High-energy collision-activated and electron-transfer dissociation of gas-phase complexes of tryptophan with Na+, K+, and Ca2+

The structure and reactivity of gas-phase complexes of tryptophan (Trp) with Na⁺, K⁺, and Ca²⁺ were examined by high-energy collision-activated dissociation (CAD) and electron transfer dissociation (ETD) using alkali metal targets. In the CAD spectra of M⁺Trp (M = Na and K), neutral Trp loss was the primary dissociation pathway, and the product ion of collision-induced intracomplex electron transfer from the indole π ring of Trp to the alkali metal ion was observed, indicating a charge-solvated structure in which Trp is non-zwitterionic. The NH₃ loss observed in the CAD spectrum of Ca²⁺Trp₂ is ascribed to a CZ (mixed charge-solvated/zwitterionic)-type structure, in which one Trp is non-zwitterionic and the other Trp adopts a zwitterionic structure with an NH_3⁺ moiety.
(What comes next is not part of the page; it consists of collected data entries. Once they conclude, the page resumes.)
File: config.mk
export PLATFORM = sky130hd
export DESIGN_NAME = led_pattern_sequencer
export DESIGN_NICKNAME = d
export VERILOG_FILES = /design/src/rtl/led_pattern_sequencer_pkg.sv /design/src/rtl/led_pattern_sequencer_prescaler.sv /design/src/rtl/led_pattern_sequencer.sv
export SDC_FILE = /design/constraint.sdc
export NUM_CORES = 1
export LEC_CHECK = 0
export ABC_CLOCK_PERIOD_IN_PS = 5000
export CAP_MARGIN = 20
export CORE_AREA = 10 10 131 133
export DETAILED_ROUTE_END_ITERATION = 8
export DIE_AREA = 0 0 141 143
export HOLD_SLACK_MARGIN = 0.06
export PLACE_DENSITY = 0.66
export SETUP_SLACK_MARGIN = 0.3
export SLEW_MARGIN = 20
export SYNTH_ARGS = -nofsm -noshare
export SYNTH_HDL_FRONTEND = slang
export SYNTH_HIERARCHICAL = 1
export SYNTH_SLANG_ARGS = --single-unit
File: constraint.sdc
create_clock -name clk_in -period 5 [get_ports clk_in]
set_clock_uncertainty 0.1 [all_clocks]
set_input_delay 1 -clock clk_in [delete_from_list [all_inputs] [get_ports clk_in]]
set_output_delay 1 -clock clk_in [all_outputs]
set_load 0.01 [all_outputs]
File: src/rtl/led_pattern_sequencer_pkg.sv
// Shared types and helpers for the LED pattern sequencer.
// The per-entry struct depends on module parameters, so it lives in the top.
package led_seq_pkg;

  typedef enum logic {IDLE, RUN} seq_state_t;

  function automatic logic [31:0] dwell_eff(input logic [31:0] d);
    return (d == 32'd0) ? 32'd1 : d;
  endfunction

endpackage

File: src/rtl/led_pattern_sequencer_prescaler.sv
// Free-running divider producing a one-cycle tick every TICK_DIV clocks.
// clr restarts the count so a new run gets full-length first ticks.
module tick_prescaler #(
  parameter int TICK_DIV = 5_000_000
) (
  input  logic clk_in,
  input  logic rst,
  input  logic clr,
  output logic tick
);

  localparam int CW = (TICK_DIV > 1) ? $clog2(TICK_DIV) : 1;

  logic [CW-1:0] cnt;

  assign tick = (cnt == CW'(TICK_DIV - 1));

  always_ff @(posedge clk_in or posedge rst) begin
    if (rst) begin
      cnt <= '0;
    end else if (clr || tick) begin
      cnt <= '0;
    end else begin
      cnt <= cnt + CW'(1);
    end
  end

endmodule

File: src/rtl/led_pattern_sequencer.sv
// Table-driven LED pattern sequencer with per-entry dwell in ticks.
// Entries are registers so reset can clear the whole table.
module led_pattern_sequencer
  import led_seq_pkg::*;
#(
  parameter int N_LED    = 4,
  parameter int TICK_DIV = 5_000_000,
  parameter int DEPTH    = 8,
  parameter int DWELL_W  = 8,
  localparam int AW      = $clog2(DEPTH)
) (
  input  logic               clk_in,
  input  logic               rst,
  input  logic               start,
  input  logic               stop,
  input  logic               loop_en,
  input  logic               cfg_we,
  input  logic [AW-1:0]      cfg_addr,
  input  logic [N_LED-1:0]   cfg_led,
  input  logic [DWELL_W-1:0] cfg_dwell,
  input  logic               cfg_last,
  output logic [N_LED-1:0]   led_out,
  output logic [AW-1:0]      step_idx,
  output logic               busy,
  output logic               done
);

  typedef struct packed {
    logic [N_LED-1:0]   led;
    logic [DWELL_W-1:0] dwell;
    logic               last;
  } entry_t;

  entry_t             tbl [DEPTH];
  entry_t             ld_e;
  seq_state_t         state, state_n;
  logic [N_LED-1:0]   led_q, led_n;
  logic [AW-1:0]      idx_q, idx_n, ld_idx;
  logic [DWELL_W-1:0] cnt_q, cnt_n;
  logic               last_q, last_n;
  logic               done_q, done_n;
  logic               ld, clr, tick;

  tick_prescaler #(.TICK_DIV(TICK_DIV)) u_pre (
    .clk_in (clk_in),
    .rst    (rst),
    .clr    (clr),
    .tick   (tick)
  );

  always_ff @(posedge clk_in or posedge rst) begin
    if (rst) begin
      for (int i = 0; i < DEPTH; i++) tbl[i] <= '0;
    end else if (cfg_we) begin
      tbl[cfg_addr] <= '{led: cfg_led, dwell: cfg_dwell, last: cfg_last};
    end
  end

  // Loads read the pre-edge table, so a same-cycle write is not seen.
  assign ld_e = tbl[ld_idx];

  always_comb begin
    state_n = state;
    led_n   = led_q;
    idx_n   = idx_q;
    cnt_n   = cnt_q;
    last_n  = last_q;
    done_n  = 1'b0;
    clr     = 1'b0;
    ld      = 1'b0;
    ld_idx  = '0;
    unique case (state)
      IDLE: begin
        if (start && !stop) begin
          state_n = RUN;
          ld      = 1'b1;
          clr     = 1'b1;
        end
      end
      RUN: begin
        if (stop) begin
          state_n = IDLE;
        end else if (tick) begin
          if (cnt_q > DWELL_W'(1)) begin
            cnt_n = cnt_q - DWELL_W'(1);
          end else if (!last_q && idx_q != AW'(DEPTH - 1)) begin
            ld     = 1'b1;
            ld_idx = idx_q + AW'(1);
          end else if (loop_en) begin
            ld = 1'b1;
          end else begin
            state_n = IDLE;
            done_n  = 1'b1;
          end
        end
      end
    endcase
    if (ld) begin
      led_n  = ld_e.led;
      idx_n  = ld_idx;
      cnt_n  = DWELL_W'(dwell_eff(32'(ld_e.dwell)));
      last_n = ld_e.last;
    end
    if (state_n == IDLE) begin
      led_n  = '0;
      idx_n  = '0;
      cnt_n  = '0;
      last_n = 1'b0;
    end
  end

  always_ff @(posedge clk_in or posedge rst) begin
    if (rst) begin
      state  <= IDLE;
      led_q  <= '0;
      idx_q  <= '0;
      cnt_q  <= '0;
      last_q <= 1'b0;
      done_q <= 1'b0;
    end else begin
      state  <= state_n;
      led_q  <= led_n;
      idx_q  <= idx_n;
      cnt_q  <= cnt_n;
      last_q <= last_n;
      done_q <= done_n;
    end
  end

  assign led_out  = led_q;
  assign step_idx = idx_q;
  assign busy     = (state == RUN);
  assign done     = done_q;

endmodule

Word level (Yosys, flattened, before mapping)
Index checks and enable logic that the tools add are counted.

storage, ports and cells
  register bits = 145
  input port bits = 22
  output and inout bits = 9
  logic and storage cells = 99

operators by class
  add/subtract/negate cells = 3
  magnitude comparators = 4
  equal/unequal tests = 7
  multiplexer cells = 43
  bitwise operators = 3
  reduce and logical (&&, ||, !) cells = 8

operators by type and width
  cell                   number
  $bwmux 104             1
  $mux 8                 7
  $bmux 13 s3            1
  $demux 13 s3           1
  $mux 13                3
  $add 23x1->23 const B  1
  $eq 23x23->1 const B   1
  $mux 23                1
  $mux 3                 7
  $mux 1                 18
  $ge 4x4->1 const B     2
  $gt 8x1->1 const B     1
  $logic_not 8->1        1
  $mux 4                 2
  $not 3->4              2
  $sub 8x1->8 const B    1
  $ne 3x1->1 const B     2
  $ne 3x2->1 const B     2
  $lt 4x1->1 const B     1
  $pmux 1 s2             2
  $reduce_and 4->1       1
  $add 3x1->3 const B    1
  $logic_and 1x1->1      3
  $ne 3x3->1 const B     1
  4 further kinds        5

Logic depth before layout (Yosys ltp)
  depth in word-level cells = 15
  depth in mapped cells = 14

Modules after synthesis
The synthesis kept the hierarchy.

by module, submodules not included
  module                 instances  cells an instance  area an instance (um^2)  sequential area each (um^2)
  led_pattern_sequencer  1          471                5884.4                   3052.9
  tick_prescaler         1          125                1202.4                   575.6

Worst setup path after synthesis
No wires, ideal clock.

  path type = register -> register
  from = reg u_pre.cnt[2]
  to = reg cnt_q[0]
  setup time = 0.131 ns
  arrival time = 2.656 ns
  required time = 4.769 ns
  path slack = 2.113 ns
  stages on the path, launching flop included = 13
  path through = dfrtp_1 > and4_4 > nand2_2 > buf_6 > nor3_1 > buf_2 > nand3b_2 > nor4b_2 > nand2_1 > a221oi_1 > o21ai_0 > a221oi_2 > o31ai_2

on the way
  cells in the longest elaborated chain, start to end = 12
  elaborated cells between the ends (all ways) = 23
  classes of those cells = 5 x eq/ne; 15 x mux; 1 x bitwise; 2 x reduce/logical

RTL lines
  element                                     line                                   RTL
  start: declaration                          led_pattern_sequencer_prescaler.sv:14  logic [CW-1:0] cnt;
  start signal: assignment                    led_pattern_sequencer_prescaler.sv:24  cnt <= cnt + CW'(1);
  $eq 23x23->1 *                              led_pattern_sequencer_prescaler.sv:16  assign tick = (cnt == CW'(TICK_DIV - 1));
  net tick                                    led_pattern_sequencer.sv:42            logic ld, clr, tick;
  $mux 3                                      led_pattern_sequencer.sv:83            end else if (tick) begin
  $mux 3                                      led_pattern_sequencer.sv:81            if (stop) begin
  $mux 3                                      led_pattern_sequencer.sv:72            unique case (state)
  $not 3->4 (not written as such)             led_pattern_sequencer.sv:60            assign ld_e = tbl[ld_idx];
  $bmux 13 s3                                 led_pattern_sequencer.sv:60
  $mux 13 (not written as such) (2 in a row)  led_pattern_sequencer.sv:60
  $logic_not 8->1                             led_pattern_sequencer_pkg.sv:8         return (d == 32'd0) ? 32'd1 : d;
  $mux 8                                      led_pattern_sequencer_pkg.sv:8
  $mux 8                                      led_pattern_sequencer.sv:98            if (ld) begin
  $mux 8                                      led_pattern_sequencer.sv:104           if (state_n == IDLE) begin
  end signal: assignment                      led_pattern_sequencer.sv:124           cnt_q <= cnt_n;
  end: declaration                            led_pattern_sequencer.sv:39            logic [DWELL_W-1:0] cnt_q, cnt_n;

Mark *: on every way through the listed nets, which the timed path passes. The rest lies on a longest branch. The select of a mux whose other input is x is not followed.
A chain may end at the register's enable or synchronous reset.

Final worst setup path
  from = reg u_pre.cnt[10]
  to = reg cnt_q[0]

The elaborated chain is that of the path after synthesis.

==> run_results.csv <==
group,metric,value,unit
outcome,status,"finished clean",
routing,drt-vias-per-instance,6.20,
clocking,root_buffer,"clkbuf_16",
logic_synthesis,synth_ff_type,"dfrtp_1",
clocking,post_cts_buffers,0,
logic_synthesis,synthTopCellsByArea,"dfrtp_1 51%, mux2_2 17%, mux2i_1 2.0%, o21ai_0 1.9%, a21oi_1 1.5%",
critical_path,reg2reg_depth,11,
routing,drt_iter0_markers,418,
layout,layout-drive-gt1-share,27.7,%
routing,wire_per_inst,21.2,um
critical_path,path_max_fanout,18,
floorplan,core-area,0.0144,mm^2
sta,fin_crit_sh,77.3,%
logic_synthesis,yosysWarnings,6,
routing,routed_wl,17500,um
layout,n_antenna_cell,0,
critical_path,crit_cells,11,
logic_synthesis,avgSynthCellArea,11.9,um^2
sta,max_freq,259,MHz
critical_path,worstPathRequired,5200,ps
power,p_per_area,428,mW/mm^2
power,power,0.00352,W
critical_path,critPathArrivalTime,4060,ps
logic_synthesis,async_flop_share,100,%
floorplan,dieArea,0.0202,mm^2
clocking,insertion_delay,430,ps
global_routing,grt_pass1_wl,28300,um
clocking,cts.repair.resized,0,
sta,period_needed,3860,ps
logic_synthesis,synth_edf_count,0,
power,peakVddDrop,0.321,mV
critical_path,crit_path_end_kind,"register",
critical_path,r2r_start,"u_pre/cnt[10]",
layout,final_util,57.1,%
clocking,path_clk_slew,60,ps
placed_design,io_buffer_count,30,
sta,fin_setup_tns,0,ps
worst_hold_path,hold_class,"register to register",
logic_synthesis,synth_top_area_share,51.2,%
floorplan,die_h,143,um
run,maxCapViolCount,0,
sta,finalSetupViolCount,0,
floorplan,io_pins,31,
sta,timing.final.hold_violations,0,
floorplan,die_w,141,um
critical_path,cp_slowest_cell,"nor4b_2",
power,leakage,3.39,nW
routing,wl_met1,7790,um
global_routing,grt_usage,17.7,%
sta,slew-limit-headroom,28.4,%
clocking,cts_hold_buffers,0,
floorplan,initial_core_util,49.1,%
sta,worst_pin_slew,1070,ps
critical_path,cpPeakStageDelay,640,ps
global_routing,grt_max_degree,54,
routing,met3_length,991,um
critical_path,cp_top_family,"simple AND/OR/NAND/NOR gates",
sta,whs,354,ps
worst_hold_path,hold_path_startpoint,"u_pre/cnt[0]",
placed_design,place_hpwl,11300,um
sta,rsz0062_at_grt,"no",
logic_synthesis,seq_area_frac_synth,51.2,%
global_routing,grt_pass1_vias,5185,
clocking,htreeDepth,4,
floorplan,row_count,44,
routing,postRouteAntennaNets,0,
critical_path,cp.buffers_inverters,1,
clocking,cts_tree,"yes",
logic_synthesis,synth-seq-cells,145,
clocking,cts_made_buffers,17,
logic_synthesis,synth_top_area_cell,"dfrtp_1",
logic_synthesis,synth_area,0.00709,mm^2
worst_hold_path,min_delay_worst_endpoint,"u_pre/cnt[0]",
critical_path,rrSetupSlack,1140,ps
placed_design,place_congestion,0.897,
critical_path,crit_path_start_kind,"register",
layout,syn_to_final_growth,16.1,%
clocking,clk_path_buf_depth,2,
global_routing,grt_antenna_before_repair,0,
routing,drcViolationCount,0,
global_routing,overflow,0,
routing,firstDrtPassIters,5,
critical_path,crit_chain,"nor4_1 > nand3_1 > nor3_1 > buf_4 > nand3b_2 > nor4b_2 > nand2_1 > a221oi_1 > o21ai_0 > a221oi_2 > o31ai_2",
critical_path,regToRegEndpoint,"cnt_q[0]",
sta,drv_slew,0,
layout,fill_cells,1203,
logic_synthesis,syn_inst,596,
worst_hold_path,hold_depth,1,
layout,nNetsFinal,653,
routing,routed.top_layer,"met4",
routing,wl_met2,8340,um
routing,vias,5102,
logic_synthesis,ys_types,66,
critical_path,path_class,"register to register",
clocking,cts_sinks,145,
logic_synthesis,syn-num-nets,623,
[cells in the mapped netlist (3+ instances only)]
master and n:
dfrtp_1 145, mux2_2 106, o21ai_0 27, nor2_1 23, nand2_1 22, a21oi_1 21
nand3_1 20, o21ai_1 17, mux2i_1 14, o31ai_1 14, clkbuf_1 12, nor3_1 12
buf_2 11, a22oi_1 10, nand4_1 10, or4_1 9, inv_1 8, o211ai_1 7
xor2_1 7, a22o_1 5, buf_6 5, ha_1 5, nand2b_1 5, o22ai_1 5
or3_1 5, and2_1 4, and3_1 4, nand4b_1 4, a221oi_1 3, nor3b_1 3
o2111ai_1 3, o221a_1 3, o221a_2 3, o31ai_2 3
[logic make-up after synthesis]
kind of cell | Yosys count | share of synthesized area [%]
and+or+nand+nor | 144 | 11.9
AOI/OAI and AO/OA | 135 | 13.4
adders and majority gates | 5 | 0.883
buffers and inverters | 39 | 2.84
DFF | 145 | 51.2
xor gates and xnor gates | 8 | 0.989
muxes | 120 | 18.8
[flip-flops by register name, indices dropped and copies added (netlist names)]
signal,flops
done,1
last_q,1
u_pre/cnt,23
tbl,104
led_out,4
busy,1
step_idx,3
cnt_q,8
[stage by stage]
stage	instances	setup slack (ps)	cell area [um^2]
3_5_place_dp	790	968	7570
4_1_cts	822	1200	8210
2_1_floorplan	596	657	7090
3_3_place_gp	790	1010	7570
6_report	823	1140	8230
5_1_grt	823	762	8230
[metal layers]
metal / track usage [%] / vias to the layer above
met2: 28.4 / 164
met3: 4.78 / 29
met5: 0 / -
li1: - / 2306
met4: 6.25 / 0
met1: 22.6 / 2603
[cell usage in the layout, fill, tap and decap left out, types with 9 or more instances in the layout]
| cell type | n |
|---|---|
| nand4_1 | 10 |
| buf_4 | 11 |
| dfrtp_1 | 145 |
| o21ai_1 | 17 |
| a21oi_1 | 21 |
| nor2_1 | 23 |
| o31ai_1 | 14 |
| mux2i_1 | 14 |
| nand2_1 | 22 |
| nand3_1 | 20 |
| nor3_1 | 10 |
| clkbuf_16 | 17 |
| o21ai_0 | 27 |
| a22oi_1 | 10 |
| or4_1 | 9 |
| clkdlybuf4s50_1 | 30 |
| mux2_2 | 106 |
[where the power goes]
| group | total, W | internal [W] | leakage, nW | switching (W) |
|---|---|---|---|---|
| combinational | 0.000606 | 0.000294 | 1.27 | 0.000312 |
| sequential | 0.00153 | 0.00139 | 1.81 | 0.000137 |
| clock | 0.00139 | 0.000887 | 0.308 | 0.000503 |
| total | 0.00352 | 0.00257 | 3.39 | 0.000951 |
[worst register-to-register path, cell delays in order, from the launching register on]
cell	delay [ps]
dfrtp_1	440
nor4_1	300
nand3_1	160
nor3_1	230
buf_4	210
nand3b_2	160
nor4b_2	640
nand2_1	610
a221oi_1	370
o21ai_0	140
a221oi_2	280
o31ai_2	90
[how the worst max path moves through the flow]
stage	endpoint	slack, ps	startpoint
after floorplan	busy	660	rst
after global placement	cnt_q[0]	1010	stop
after detailed placement	cnt_q[0]	970	stop
after CTS	cnt_q[0]	1200	u_pre/cnt[10]
after global routing	cnt_q[0]	760	u_pre/cnt[15]
final	cnt_q[0]	1140	u_pre/cnt[10]
[cell type report]
cell class,instances,area (um^2),share of cell area (%)
Sequential cell,145,3630,44.1
Multi-Input combinational cell,412,3300,40.1
Clock buffer,19,433,5.26
Timing Repair Buffer,42,398,4.84
Tap cell,184,230,2.80
Clock inverter,13,206,2.51
Inverter,8,32.5,0.395
No activity file was read; power rests on OpenSTA's default activity.
==> variant 1, RTL diff (same settings) <==
Register the input `cfg_addr` before use. The logic sees it one clock later. The other inputs are not delayed to match.
--- a/src/rtl/led_pattern_sequencer.sv
+++ b/src/rtl/led_pattern_sequencer.sv
@@ -31,6 +31,12 @@
     logic               last;
   } entry_t;
 
+  logic [AW-1:0] cfg_addr_q;
+
+  always_ff @(posedge clk_in) begin
+    cfg_addr_q <= cfg_addr;
+  end
+
   entry_t             tbl [DEPTH];
   entry_t             ld_e;
   seq_state_t         state, state_n;
@@ -52,7 +58,7 @@
     if (rst) begin
       for (int i = 0; i < DEPTH; i++) tbl[i] <= '0;
     end else if (cfg_we) begin
-      tbl[cfg_addr] <= '{led: cfg_led, dwell: cfg_dwell, last: cfg_last};
+      tbl[cfg_addr_q] <= '{led: cfg_led, dwell: cfg_dwell, last: cfg_last};
     end
   end
 
Check against the original RTL: not equivalent (a bounded check fails within 4 cycles, from zero or initial values and one cycle with rst high).
==> variant 1 against the original RTL <==
Fmax decreased by 6.2%; sequential cell count rose by 3; synthesized cell count rose by 3.4%; total power down 0.75%; routed wire length rose by 1.8%; final cell count increased by 2.4%; final area rose by 1.1%; setup slack worse by 260 ps; via count grew 2.7%; synthesized area rose by 1.6%; critical path type unchanged; largest power group unchanged.
==> variant 1: results (changes against the original RTL) <==
| Metric | Value |
|---|---|
| Routed wire per std cell | `21.1 um (was 21.2 um)` |
| FF-to-FF Start | `u_pre/cnt[10] (unchanged)` |
| Most frequent cells after synthesis | `dfrtp_1 (145), mux2_2 (104), o21ai_0 (41) (was dfrtp_1 (145), mux2_2 (106), o21ai_0 (27))` |
| CP max FO | `19 (was 18)` |
| Relative slew slack | `27.9% (was 28.4%)` |
| Worst skew pair latency | `around 420 ps` |
| Highest-delay cell along the critical path | `and3_1 (was nor4b_2)` |
| # diodes | `0 (unchanged)` |
| CP max stage delay | `740 ps (was 640 ps)` |
| Placed cell count | `811 (was 790)` |
| Synthesized Nets | `643 (was 623)` |
| Initial antenna violation count | `0 (unchanged)` |
| Final weighted congestion in routability-driven placement | `0.908 (was 0.897)` |
| Post-CTS setup buffer count | `0 (unchanged)` |
| DR pass1 iterations | `5 (unchanged)` |
| Synth unique cells | `65 (was 66)` |
| Longest Clk Path Bufs | `2 (unchanged)` |
| Layout cell share with drive strength beyond 1 | `26.6% (was 27.7%)` |
| Final WL | `17800 um (was 17500 um)` |
| Max VDD drop | `0.000269 V (was 0.000321 V)` |
| Post-synth ARST share | `98.0% (was 100%)` |
| Biggest regs | `tbl (104), u_pre/cnt (23), cnt_q (8) (unchanged)` |
| Number of global-route vias before repair | `5207 (was 5185)` |
| Min-delay src | `u_pre/cnt[0] (unchanged)` |
| PortBufs | `30 (unchanged)` |
| Sequential fraction of the synthesis area | `51.2% (about the same)` |
| Pin count of the biggest net entering global routing | `71 (was 54)` |
| Via-to-Cell Ratio | `6.22 (was 6.20)` |
| Fillcell total | `1214 (was 1203)` |
| Yosys warnings | `6 (unchanged)` |
| Outcome | `completed (unchanged)` |
| Area contributors post-synth | `dfrtp_1 (50%), mux2_2 (16%), o21ai_0 (2.9%) (was dfrtp_1 (51%), mux2_2 (17%), mux2i_1 (2.0%))` |
| CTS H-Tree Depth | `4 (unchanged)` |
| Area after DPL | `0.00767 mm2 (was 0.00757 mm2)` |
| Hold WC Path Type | `reg -> reg (unchanged)` |
| CTS Buf Count | `17 (unchanged)` |
| Setup WS pre-CTS | `708 ps (was 968 ps)` |
| DP HPWL | `12000 um (was 11300 um)` |
| Seq. cell area | `0.00369 mm2 (was 0.00363 mm2)` |
| Nets | `673 (was 653)` |
| Post-route setup TNS | `0 ps (unchanged)` |
| Clock transition at the registers of the reported paths | `60 ps (about the same)` |
| Synth Flop Type | `dfrtp_1 (unchanged)` |
| Total track usage | `17.9% (was 17.7%)` |
| First-pass GRT wire length | `28900 um (was 28300 um)` |
| Root Buffer | `clkbuf_16 (unchanged)` |
| Crit path arrival time | `4340 ps (was 4060 ps)` |
| Leak | `3.46 nW (was 3.39 nW)` |
| Synth Instances | `616 (was 596)` |
| First DRT Iteration DRCs | `414 (was 418)` |
| Post-CTS sizing | `0 (unchanged)` |
-- variant 1: cell types whose count changed after synthesis, sizes merged, moves of 4 or more --
cell	change
nor3	+9
clkbuf	+5
o211ai	+4
nand4	-6
a22o	-5
o31ai	-6
o221a	-4
nor2b	+4
a32oi	+4
-- variant 1: final cells by class --
class | instances | share of cell area, %
multi-input cells | 426 | 39.8
repair buffers | 44 | 4.87
well taps | 184 | 2.77
clock buffers | 19 | 5.44
clock inverters | 13 | 2.36
flip-flops and latches | 148 | 44.3
inverters | 9 | 0.436
-- variant 1: worst paths after layout --
check                               endpoint  slack, ps  cells past startpoint
worst max-delay path                cnt_q[0]        880                     10
worst min-delay path            u_pre/cnt[0]        350                      1
worst max register to register      cnt_q[0]        880                     10
worst min register to register  u_pre/cnt[0]        350                      1
max in group asynchronous            tbl[62]       2770                      3
min in group asynchronous           cnt_q[2]       1080                      2
-- variant 1: power by group --
part           total (mW)  internal, mW  switching, mW
clock network        1.40         0.871          0.525
logic               0.550         0.271          0.279
registers            1.55          1.41          0.138
-- variant 1: layer usage --
layer,routed length (um),track usage (%),share of wire [%],vias up
met5,0,0,0,-
met4,147,3.91,0.83,0
met3,969,4.18,5.4,13
met2,8700,29.0,49,146
met1,7970,24.1,45,2690
li1,-,-,-,2392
The H atom and NH₃ losses observed in the ETD spectrum of Ca²⁺Trp₂ indicate the formation of a hypervalent radical in the complex, R-NH₃, via electron transfer from the alkali metal target to the NH_3⁺ group of the CZ-type structure. Ca²⁺ attachment to Trp cluster induces the zwitterionic structure of Trp in the gas phase, and an electron transfer to the zwitterionic Trp forms the hypervalent radical as a reaction intermediate.